[WORK ORDER]: Match on the string "tree" in the entries below and return every matching line.

[Collected data]:
:::::

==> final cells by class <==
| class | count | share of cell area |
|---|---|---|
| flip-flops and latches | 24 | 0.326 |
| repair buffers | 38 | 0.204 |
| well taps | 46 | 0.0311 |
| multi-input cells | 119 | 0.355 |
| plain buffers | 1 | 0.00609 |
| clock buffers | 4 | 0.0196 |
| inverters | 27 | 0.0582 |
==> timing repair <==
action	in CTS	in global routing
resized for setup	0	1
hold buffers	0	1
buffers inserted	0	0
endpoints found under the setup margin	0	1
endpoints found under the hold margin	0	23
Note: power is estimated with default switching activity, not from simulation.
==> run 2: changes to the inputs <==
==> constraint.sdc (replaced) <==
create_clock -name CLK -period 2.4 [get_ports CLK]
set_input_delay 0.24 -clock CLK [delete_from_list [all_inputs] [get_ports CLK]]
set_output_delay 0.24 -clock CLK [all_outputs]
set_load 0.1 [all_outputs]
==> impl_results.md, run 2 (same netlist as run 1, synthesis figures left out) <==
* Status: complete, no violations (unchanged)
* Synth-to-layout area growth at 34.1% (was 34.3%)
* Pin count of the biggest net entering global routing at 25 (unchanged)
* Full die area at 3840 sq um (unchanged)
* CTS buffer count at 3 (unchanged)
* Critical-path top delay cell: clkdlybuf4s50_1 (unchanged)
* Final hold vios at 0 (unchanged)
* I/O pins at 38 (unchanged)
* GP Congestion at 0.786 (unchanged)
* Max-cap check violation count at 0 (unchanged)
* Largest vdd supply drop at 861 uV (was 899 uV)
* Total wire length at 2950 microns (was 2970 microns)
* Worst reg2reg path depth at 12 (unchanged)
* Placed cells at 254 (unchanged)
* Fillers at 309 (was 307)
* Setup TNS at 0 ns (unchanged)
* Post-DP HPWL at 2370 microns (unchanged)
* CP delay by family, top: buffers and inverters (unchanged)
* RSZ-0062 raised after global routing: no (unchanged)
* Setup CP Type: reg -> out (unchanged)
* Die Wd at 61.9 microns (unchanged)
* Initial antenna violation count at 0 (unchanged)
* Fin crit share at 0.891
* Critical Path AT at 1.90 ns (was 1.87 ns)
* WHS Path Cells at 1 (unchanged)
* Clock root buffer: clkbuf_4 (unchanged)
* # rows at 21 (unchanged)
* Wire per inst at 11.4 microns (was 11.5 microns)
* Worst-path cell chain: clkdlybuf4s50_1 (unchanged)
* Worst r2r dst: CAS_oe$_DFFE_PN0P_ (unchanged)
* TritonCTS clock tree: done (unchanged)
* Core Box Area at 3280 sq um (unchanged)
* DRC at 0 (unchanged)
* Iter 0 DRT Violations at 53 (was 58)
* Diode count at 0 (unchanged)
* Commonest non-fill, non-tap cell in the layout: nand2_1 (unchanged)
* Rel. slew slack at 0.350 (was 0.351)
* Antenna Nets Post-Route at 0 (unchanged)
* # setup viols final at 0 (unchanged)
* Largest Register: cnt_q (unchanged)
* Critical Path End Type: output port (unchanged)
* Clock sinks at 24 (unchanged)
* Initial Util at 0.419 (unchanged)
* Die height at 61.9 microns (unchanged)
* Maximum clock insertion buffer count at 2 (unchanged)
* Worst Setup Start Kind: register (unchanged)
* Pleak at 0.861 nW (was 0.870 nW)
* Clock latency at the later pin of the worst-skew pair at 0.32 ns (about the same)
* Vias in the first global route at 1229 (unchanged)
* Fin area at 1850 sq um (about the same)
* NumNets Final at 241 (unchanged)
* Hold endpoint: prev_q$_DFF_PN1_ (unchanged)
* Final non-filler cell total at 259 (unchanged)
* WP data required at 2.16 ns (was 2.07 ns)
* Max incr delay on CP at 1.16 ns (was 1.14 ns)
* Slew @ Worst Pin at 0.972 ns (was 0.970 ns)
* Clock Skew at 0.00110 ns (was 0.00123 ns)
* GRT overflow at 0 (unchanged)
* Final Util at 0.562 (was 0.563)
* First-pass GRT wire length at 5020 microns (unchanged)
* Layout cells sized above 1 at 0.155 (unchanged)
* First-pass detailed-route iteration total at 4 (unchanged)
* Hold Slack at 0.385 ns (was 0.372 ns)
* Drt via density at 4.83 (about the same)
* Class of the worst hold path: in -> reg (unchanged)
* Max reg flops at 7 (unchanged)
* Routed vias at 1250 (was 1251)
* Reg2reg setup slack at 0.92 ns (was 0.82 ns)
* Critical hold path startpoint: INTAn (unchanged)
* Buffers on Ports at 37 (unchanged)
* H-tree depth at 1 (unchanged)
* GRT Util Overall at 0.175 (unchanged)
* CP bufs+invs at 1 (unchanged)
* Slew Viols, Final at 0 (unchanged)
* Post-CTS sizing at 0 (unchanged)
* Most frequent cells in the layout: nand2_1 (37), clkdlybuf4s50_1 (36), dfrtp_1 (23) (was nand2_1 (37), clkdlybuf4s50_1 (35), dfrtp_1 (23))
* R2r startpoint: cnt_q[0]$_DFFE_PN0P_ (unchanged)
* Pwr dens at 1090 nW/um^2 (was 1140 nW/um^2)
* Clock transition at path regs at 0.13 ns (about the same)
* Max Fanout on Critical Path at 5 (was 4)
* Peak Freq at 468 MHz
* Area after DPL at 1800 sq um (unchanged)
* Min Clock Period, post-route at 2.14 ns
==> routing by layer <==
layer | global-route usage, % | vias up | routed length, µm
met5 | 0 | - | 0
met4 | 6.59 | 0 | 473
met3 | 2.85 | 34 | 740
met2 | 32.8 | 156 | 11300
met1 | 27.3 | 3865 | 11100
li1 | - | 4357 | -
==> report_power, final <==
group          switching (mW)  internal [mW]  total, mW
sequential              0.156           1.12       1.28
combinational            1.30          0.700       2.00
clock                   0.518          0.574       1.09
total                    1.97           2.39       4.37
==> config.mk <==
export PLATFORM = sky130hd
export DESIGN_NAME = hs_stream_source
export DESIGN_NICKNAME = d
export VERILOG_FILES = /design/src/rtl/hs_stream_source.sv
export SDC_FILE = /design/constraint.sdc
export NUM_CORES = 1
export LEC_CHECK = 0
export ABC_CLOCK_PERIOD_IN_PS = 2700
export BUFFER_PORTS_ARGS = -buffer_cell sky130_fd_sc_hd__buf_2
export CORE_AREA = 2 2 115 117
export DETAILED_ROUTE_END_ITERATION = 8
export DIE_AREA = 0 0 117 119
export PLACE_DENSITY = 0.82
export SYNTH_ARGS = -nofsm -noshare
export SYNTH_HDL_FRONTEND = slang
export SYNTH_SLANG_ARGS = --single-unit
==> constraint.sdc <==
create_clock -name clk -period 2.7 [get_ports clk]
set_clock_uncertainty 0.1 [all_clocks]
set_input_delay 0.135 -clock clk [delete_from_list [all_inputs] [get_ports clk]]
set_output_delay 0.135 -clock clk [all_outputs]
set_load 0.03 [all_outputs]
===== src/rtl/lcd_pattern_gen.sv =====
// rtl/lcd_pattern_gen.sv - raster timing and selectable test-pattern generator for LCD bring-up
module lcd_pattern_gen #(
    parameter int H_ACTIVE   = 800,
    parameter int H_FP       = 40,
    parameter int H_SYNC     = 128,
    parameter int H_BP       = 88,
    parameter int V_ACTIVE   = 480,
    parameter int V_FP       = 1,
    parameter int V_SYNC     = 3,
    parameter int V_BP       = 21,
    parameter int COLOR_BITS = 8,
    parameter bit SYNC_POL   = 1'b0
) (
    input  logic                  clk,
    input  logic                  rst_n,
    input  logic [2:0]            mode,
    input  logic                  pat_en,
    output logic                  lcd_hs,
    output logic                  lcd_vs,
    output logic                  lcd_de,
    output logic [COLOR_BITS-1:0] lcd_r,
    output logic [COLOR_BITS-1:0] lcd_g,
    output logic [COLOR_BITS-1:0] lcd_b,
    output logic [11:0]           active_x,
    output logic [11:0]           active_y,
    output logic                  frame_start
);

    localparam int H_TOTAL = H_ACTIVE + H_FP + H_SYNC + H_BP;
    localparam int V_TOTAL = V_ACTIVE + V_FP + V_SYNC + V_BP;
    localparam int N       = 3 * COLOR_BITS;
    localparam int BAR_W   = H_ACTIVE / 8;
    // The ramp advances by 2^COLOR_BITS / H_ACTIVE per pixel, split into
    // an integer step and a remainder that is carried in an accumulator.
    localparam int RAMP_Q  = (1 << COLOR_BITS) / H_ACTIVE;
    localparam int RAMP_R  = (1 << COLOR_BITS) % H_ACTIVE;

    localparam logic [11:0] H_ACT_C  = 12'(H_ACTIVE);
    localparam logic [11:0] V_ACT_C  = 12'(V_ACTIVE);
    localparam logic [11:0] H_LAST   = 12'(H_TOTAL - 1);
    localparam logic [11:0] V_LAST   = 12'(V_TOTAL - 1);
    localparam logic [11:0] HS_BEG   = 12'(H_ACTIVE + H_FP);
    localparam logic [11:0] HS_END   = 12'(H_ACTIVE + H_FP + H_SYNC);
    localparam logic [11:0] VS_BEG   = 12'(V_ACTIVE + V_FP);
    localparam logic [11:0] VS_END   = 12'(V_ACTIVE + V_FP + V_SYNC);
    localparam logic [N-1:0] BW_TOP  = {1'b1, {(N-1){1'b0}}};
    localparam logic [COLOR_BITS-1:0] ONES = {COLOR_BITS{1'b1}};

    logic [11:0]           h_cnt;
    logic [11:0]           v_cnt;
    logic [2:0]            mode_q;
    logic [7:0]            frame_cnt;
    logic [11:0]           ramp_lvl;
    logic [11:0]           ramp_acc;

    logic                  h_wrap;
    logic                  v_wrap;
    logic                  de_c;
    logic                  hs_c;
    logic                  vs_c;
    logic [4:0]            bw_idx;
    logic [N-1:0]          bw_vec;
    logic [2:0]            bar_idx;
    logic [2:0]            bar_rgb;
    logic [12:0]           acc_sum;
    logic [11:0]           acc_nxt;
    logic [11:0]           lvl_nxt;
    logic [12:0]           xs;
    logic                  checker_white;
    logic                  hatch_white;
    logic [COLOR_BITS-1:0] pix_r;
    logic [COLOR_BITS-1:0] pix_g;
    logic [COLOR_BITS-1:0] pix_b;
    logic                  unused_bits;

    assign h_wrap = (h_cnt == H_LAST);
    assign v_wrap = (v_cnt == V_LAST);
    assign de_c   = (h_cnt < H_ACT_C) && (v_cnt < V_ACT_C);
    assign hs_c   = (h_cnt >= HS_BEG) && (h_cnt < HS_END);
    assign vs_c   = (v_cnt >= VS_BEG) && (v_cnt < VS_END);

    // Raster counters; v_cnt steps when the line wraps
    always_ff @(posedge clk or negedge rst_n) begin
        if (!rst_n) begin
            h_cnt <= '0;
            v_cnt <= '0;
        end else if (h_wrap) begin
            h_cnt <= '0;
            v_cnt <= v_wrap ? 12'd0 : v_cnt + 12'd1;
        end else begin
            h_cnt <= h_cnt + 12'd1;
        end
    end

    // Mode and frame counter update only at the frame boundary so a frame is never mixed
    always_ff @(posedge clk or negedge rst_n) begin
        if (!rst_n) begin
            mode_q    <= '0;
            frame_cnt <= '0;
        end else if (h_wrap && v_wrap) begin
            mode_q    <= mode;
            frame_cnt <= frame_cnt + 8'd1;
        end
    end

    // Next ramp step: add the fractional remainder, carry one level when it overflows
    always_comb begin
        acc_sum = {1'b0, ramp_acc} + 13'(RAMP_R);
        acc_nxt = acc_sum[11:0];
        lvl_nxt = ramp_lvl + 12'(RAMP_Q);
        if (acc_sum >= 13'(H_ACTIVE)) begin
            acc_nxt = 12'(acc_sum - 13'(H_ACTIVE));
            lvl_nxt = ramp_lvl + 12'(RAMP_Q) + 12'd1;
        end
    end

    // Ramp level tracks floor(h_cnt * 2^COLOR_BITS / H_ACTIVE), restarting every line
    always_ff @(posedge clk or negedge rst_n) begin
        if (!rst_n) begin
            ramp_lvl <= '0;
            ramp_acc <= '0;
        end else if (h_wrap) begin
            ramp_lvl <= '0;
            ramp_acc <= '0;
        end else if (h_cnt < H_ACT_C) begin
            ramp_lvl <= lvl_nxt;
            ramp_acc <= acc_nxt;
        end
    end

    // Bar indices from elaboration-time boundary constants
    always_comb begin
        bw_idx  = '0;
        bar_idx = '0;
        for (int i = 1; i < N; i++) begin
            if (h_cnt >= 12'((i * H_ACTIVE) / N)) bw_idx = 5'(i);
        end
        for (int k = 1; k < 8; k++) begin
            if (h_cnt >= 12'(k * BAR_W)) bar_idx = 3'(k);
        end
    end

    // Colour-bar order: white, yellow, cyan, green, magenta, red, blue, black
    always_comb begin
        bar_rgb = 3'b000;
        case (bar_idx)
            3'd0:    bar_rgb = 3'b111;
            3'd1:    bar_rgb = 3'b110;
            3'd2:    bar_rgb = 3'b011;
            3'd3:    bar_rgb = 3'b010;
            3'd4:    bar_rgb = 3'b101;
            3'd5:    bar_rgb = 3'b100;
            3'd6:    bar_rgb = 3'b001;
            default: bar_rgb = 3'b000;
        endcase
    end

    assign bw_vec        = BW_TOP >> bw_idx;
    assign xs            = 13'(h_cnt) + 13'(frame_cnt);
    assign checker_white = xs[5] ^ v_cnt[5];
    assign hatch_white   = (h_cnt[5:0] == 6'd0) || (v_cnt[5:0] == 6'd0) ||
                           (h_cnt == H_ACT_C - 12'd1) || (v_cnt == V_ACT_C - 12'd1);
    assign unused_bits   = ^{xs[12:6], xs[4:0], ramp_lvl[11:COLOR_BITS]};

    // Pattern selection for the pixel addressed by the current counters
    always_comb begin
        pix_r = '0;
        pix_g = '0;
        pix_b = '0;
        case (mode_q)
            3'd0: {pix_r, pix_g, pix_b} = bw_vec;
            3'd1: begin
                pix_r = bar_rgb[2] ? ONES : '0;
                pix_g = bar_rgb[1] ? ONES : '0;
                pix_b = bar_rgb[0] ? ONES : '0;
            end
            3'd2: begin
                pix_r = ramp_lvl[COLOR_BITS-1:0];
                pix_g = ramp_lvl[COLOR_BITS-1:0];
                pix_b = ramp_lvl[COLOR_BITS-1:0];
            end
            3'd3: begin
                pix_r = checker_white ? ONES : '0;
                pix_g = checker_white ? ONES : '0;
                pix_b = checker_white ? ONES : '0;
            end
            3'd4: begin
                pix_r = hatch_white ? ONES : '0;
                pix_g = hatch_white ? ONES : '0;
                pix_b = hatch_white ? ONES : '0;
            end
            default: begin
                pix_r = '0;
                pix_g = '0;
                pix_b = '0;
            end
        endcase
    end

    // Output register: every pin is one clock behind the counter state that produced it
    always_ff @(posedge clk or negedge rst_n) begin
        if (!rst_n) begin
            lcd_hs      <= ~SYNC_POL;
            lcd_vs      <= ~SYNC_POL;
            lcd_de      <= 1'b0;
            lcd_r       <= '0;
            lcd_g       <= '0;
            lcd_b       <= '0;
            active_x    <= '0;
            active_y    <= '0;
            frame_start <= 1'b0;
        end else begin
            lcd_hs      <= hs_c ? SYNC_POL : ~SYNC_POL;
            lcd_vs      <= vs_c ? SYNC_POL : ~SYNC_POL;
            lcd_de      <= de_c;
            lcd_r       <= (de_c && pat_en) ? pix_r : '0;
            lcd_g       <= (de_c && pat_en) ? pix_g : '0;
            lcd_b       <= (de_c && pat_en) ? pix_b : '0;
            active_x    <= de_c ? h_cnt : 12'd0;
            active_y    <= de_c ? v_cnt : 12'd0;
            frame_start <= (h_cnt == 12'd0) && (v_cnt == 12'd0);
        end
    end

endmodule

:::::

[EXERCISE OUTPUT]:
* TritonCTS clock tree: done (unchanged)
* H-tree depth at 1 (unchanged)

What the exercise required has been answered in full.